BEGIN Dataset records
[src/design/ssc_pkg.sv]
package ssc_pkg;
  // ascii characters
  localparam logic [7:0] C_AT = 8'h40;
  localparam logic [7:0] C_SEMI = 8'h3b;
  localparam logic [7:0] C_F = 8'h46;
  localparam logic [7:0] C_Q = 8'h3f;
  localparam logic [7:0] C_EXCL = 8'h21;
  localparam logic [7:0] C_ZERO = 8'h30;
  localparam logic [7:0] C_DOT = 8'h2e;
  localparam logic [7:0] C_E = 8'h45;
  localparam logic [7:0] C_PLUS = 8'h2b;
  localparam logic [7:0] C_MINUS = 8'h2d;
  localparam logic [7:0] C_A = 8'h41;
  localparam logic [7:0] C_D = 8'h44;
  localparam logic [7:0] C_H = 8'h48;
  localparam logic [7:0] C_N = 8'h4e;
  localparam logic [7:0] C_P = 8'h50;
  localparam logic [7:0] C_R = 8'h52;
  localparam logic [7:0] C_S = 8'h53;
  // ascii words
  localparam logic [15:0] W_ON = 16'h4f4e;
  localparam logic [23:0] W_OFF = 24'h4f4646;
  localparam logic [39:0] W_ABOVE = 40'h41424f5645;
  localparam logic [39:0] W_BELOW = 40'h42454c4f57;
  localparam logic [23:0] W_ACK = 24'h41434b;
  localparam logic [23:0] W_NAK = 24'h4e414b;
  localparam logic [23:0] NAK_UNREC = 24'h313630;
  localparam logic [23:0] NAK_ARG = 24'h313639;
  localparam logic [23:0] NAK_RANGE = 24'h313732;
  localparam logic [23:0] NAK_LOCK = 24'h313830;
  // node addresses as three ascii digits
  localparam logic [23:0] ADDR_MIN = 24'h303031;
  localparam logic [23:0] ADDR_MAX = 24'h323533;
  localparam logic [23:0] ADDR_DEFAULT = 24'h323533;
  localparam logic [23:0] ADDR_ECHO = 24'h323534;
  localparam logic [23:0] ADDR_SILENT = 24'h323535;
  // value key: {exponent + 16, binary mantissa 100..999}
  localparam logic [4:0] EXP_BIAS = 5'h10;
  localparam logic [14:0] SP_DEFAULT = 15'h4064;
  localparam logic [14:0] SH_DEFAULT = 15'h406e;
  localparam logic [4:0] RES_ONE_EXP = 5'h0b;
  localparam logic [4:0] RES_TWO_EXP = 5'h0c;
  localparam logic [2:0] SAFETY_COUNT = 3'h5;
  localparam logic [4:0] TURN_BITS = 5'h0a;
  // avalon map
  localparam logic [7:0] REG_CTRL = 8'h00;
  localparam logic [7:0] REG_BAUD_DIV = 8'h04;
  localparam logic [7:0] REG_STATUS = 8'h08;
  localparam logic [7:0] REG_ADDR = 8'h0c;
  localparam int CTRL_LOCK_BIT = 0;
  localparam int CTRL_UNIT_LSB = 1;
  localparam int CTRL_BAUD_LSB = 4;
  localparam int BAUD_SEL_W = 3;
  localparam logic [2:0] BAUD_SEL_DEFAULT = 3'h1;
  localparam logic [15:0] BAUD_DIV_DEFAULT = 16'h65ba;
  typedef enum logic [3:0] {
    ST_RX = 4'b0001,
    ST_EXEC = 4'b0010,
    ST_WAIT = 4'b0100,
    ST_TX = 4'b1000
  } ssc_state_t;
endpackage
END Dataset records
BEGIN Dataset records
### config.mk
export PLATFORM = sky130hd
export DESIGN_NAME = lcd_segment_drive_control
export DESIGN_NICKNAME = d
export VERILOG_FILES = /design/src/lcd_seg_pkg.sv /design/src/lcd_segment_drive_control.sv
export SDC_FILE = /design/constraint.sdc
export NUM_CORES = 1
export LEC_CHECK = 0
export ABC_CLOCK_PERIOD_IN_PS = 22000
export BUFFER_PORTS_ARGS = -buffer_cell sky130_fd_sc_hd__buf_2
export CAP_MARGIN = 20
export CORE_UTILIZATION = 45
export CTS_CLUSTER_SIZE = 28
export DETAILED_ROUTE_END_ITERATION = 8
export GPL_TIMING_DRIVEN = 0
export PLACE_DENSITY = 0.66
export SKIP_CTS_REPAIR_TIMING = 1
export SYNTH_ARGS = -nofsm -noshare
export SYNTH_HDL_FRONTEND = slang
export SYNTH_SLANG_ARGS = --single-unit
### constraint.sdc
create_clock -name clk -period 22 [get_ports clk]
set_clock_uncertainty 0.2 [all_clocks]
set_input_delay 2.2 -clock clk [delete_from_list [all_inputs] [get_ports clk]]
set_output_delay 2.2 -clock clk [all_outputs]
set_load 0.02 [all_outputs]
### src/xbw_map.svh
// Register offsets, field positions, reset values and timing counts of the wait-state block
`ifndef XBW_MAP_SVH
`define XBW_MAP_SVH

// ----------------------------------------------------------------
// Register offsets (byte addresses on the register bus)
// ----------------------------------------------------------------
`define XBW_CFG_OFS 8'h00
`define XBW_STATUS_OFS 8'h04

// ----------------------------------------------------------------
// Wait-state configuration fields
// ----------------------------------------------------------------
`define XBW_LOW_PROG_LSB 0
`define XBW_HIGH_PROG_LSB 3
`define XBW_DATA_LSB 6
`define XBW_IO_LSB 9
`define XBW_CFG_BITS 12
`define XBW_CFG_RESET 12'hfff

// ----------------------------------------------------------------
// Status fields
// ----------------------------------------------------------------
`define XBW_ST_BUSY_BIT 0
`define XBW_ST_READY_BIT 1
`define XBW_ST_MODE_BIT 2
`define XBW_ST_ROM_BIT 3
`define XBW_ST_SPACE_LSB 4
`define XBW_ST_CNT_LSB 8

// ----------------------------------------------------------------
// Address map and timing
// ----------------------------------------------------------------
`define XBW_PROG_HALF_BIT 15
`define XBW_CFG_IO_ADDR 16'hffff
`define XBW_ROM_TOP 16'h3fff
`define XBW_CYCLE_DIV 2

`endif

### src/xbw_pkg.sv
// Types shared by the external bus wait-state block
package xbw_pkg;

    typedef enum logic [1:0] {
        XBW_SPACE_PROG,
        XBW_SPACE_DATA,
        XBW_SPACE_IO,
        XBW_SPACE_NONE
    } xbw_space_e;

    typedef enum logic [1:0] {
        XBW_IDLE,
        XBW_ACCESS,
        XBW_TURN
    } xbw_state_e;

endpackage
END Dataset records
BEGIN Dataset records
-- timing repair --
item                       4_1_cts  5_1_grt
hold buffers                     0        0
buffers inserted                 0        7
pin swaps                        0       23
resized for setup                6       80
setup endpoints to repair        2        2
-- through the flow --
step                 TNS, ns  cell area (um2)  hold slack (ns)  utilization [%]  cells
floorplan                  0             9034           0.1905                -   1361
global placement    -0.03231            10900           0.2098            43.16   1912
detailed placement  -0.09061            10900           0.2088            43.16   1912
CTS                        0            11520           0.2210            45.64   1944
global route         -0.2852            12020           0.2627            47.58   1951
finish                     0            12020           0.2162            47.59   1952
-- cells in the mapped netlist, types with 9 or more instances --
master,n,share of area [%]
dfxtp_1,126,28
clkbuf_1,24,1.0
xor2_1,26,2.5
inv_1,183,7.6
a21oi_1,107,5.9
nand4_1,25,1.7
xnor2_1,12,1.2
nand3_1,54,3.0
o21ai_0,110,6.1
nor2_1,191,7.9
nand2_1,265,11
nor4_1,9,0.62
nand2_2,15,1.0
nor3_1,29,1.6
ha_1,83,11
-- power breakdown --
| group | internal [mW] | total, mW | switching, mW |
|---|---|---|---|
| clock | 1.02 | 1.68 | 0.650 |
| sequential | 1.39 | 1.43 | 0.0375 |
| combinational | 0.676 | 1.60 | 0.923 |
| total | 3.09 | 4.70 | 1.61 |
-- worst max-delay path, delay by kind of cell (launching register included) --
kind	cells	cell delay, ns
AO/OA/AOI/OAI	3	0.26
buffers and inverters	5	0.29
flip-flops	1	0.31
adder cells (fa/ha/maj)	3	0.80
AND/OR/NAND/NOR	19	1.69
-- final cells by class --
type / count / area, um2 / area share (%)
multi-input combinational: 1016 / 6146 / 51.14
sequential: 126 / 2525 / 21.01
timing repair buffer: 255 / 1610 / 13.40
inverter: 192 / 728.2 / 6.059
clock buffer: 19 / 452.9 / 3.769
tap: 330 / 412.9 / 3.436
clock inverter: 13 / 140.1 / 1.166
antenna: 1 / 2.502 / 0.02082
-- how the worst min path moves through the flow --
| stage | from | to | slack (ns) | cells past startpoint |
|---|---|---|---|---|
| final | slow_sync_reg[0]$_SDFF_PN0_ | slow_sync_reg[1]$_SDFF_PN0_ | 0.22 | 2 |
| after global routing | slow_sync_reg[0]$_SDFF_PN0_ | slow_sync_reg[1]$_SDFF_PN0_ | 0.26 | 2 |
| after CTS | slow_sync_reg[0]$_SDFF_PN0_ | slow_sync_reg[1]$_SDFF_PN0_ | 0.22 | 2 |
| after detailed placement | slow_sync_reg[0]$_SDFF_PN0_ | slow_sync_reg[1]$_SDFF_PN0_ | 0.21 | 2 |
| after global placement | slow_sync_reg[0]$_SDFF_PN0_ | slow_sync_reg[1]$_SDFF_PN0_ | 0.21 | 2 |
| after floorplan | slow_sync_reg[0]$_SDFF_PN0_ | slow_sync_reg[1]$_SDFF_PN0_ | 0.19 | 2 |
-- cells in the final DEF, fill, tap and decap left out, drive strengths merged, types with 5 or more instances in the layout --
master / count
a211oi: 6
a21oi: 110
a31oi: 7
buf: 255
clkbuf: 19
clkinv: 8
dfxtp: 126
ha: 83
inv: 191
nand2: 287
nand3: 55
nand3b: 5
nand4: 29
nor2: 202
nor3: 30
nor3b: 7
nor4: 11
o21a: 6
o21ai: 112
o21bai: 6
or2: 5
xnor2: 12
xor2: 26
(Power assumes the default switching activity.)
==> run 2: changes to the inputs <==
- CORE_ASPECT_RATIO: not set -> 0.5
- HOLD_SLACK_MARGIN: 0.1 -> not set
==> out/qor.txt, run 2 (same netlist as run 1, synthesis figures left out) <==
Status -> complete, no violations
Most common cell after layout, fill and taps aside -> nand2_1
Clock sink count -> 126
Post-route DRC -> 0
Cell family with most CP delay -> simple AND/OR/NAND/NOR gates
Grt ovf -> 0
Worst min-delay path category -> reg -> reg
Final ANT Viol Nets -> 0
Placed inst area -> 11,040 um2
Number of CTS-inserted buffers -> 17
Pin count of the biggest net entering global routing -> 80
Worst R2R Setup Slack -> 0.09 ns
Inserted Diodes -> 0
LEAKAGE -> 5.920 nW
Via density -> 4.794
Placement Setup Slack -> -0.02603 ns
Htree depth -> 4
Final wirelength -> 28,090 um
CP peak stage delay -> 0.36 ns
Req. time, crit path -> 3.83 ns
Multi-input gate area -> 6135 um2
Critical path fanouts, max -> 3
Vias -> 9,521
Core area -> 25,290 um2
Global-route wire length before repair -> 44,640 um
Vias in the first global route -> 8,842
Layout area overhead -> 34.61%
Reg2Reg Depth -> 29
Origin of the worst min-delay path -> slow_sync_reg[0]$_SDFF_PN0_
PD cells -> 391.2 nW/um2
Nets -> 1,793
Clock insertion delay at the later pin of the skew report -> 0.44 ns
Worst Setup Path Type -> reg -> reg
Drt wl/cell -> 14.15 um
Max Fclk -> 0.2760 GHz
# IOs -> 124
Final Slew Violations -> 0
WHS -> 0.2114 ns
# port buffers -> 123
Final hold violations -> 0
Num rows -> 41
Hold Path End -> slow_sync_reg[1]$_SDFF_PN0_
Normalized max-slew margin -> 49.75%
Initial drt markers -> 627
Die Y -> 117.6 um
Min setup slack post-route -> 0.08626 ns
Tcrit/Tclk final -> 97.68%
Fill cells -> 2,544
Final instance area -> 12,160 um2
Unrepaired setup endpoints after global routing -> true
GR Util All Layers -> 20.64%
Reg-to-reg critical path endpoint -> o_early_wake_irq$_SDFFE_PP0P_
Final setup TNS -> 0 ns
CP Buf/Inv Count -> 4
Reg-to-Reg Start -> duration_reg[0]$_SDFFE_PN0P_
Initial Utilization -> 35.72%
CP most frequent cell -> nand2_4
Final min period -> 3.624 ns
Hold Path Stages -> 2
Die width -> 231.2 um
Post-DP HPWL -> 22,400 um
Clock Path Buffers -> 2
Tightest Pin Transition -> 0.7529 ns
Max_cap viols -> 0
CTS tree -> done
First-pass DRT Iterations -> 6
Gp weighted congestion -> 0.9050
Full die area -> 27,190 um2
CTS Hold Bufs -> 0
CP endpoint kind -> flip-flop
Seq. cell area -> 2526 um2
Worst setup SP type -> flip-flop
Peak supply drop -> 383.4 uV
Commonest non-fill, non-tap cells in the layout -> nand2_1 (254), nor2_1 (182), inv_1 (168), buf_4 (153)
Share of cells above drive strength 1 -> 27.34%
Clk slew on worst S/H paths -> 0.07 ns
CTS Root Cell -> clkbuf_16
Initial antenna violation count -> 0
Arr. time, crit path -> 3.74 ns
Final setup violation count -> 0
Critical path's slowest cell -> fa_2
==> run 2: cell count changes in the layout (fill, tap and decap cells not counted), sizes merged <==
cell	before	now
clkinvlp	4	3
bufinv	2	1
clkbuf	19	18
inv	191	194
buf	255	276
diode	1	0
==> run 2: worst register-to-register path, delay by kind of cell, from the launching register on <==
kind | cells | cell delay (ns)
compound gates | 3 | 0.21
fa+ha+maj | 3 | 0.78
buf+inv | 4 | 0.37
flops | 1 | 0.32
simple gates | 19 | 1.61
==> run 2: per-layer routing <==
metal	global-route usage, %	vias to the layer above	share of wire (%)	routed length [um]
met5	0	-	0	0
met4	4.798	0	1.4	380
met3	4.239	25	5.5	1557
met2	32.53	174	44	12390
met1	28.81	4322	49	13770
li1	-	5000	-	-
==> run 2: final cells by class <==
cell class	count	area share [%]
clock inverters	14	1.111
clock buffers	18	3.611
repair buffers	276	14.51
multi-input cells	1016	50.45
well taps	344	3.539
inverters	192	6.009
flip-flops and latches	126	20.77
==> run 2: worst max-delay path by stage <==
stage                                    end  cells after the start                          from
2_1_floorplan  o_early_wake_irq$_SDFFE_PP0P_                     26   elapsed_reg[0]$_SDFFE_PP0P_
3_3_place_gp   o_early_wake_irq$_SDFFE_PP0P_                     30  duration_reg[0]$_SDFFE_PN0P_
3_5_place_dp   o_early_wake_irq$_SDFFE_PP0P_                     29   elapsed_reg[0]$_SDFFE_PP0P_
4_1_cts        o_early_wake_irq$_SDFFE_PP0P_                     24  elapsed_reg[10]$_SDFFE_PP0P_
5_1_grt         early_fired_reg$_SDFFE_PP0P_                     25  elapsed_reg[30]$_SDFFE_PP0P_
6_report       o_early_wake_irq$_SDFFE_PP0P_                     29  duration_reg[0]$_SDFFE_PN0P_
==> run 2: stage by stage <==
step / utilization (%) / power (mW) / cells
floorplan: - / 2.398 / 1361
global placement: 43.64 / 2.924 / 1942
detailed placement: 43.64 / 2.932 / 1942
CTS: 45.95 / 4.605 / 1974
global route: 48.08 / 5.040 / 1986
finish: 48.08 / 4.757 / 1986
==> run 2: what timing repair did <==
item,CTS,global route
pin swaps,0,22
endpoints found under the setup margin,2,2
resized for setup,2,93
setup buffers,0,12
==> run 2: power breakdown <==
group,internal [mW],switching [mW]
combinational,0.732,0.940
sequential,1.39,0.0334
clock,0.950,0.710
END Dataset records
> _Problem to work on_
Every line above from the line with "Max Fclk -> 0.2760 GHz" to the line with "Peak supply drop -> 383.4 uV", inclusive, must be returned exactly; no other line belongs in the reply.

> _Response box_
Max Fclk -> 0.2760 GHz
# IOs -> 124
Final Slew Violations -> 0
WHS -> 0.2114 ns
# port buffers -> 123
Final hold violations -> 0
Num rows -> 41
Hold Path End -> slow_sync_reg[1]$_SDFF_PN0_
Normalized max-slew margin -> 49.75%
Initial drt markers -> 627
Die Y -> 117.6 um
Min setup slack post-route -> 0.08626 ns
Tcrit/Tclk final -> 97.68%
Fill cells -> 2,544
Final instance area -> 12,160 um2
Unrepaired setup endpoints after global routing -> true
GR Util All Layers -> 20.64%
Reg-to-reg critical path endpoint -> o_early_wake_irq$_SDFFE_PP0P_
Final setup TNS -> 0 ns
CP Buf/Inv Count -> 4
Reg-to-Reg Start -> duration_reg[0]$_SDFFE_PN0P_
Initial Utilization -> 35.72%
CP most frequent cell -> nand2_4
Final min period -> 3.624 ns
Hold Path Stages -> 2
Die width -> 231.2 um
Post-DP HPWL -> 22,400 um
Clock Path Buffers -> 2
Tightest Pin Transition -> 0.7529 ns
Max_cap viols -> 0
CTS tree -> done
First-pass DRT Iterations -> 6
Gp weighted congestion -> 0.9050
Full die area -> 27,190 um2
CTS Hold Bufs -> 0
CP endpoint kind -> flip-flop
Seq. cell area -> 2526 um2
Worst setup SP type -> flip-flop
Peak supply drop -> 383.4 uV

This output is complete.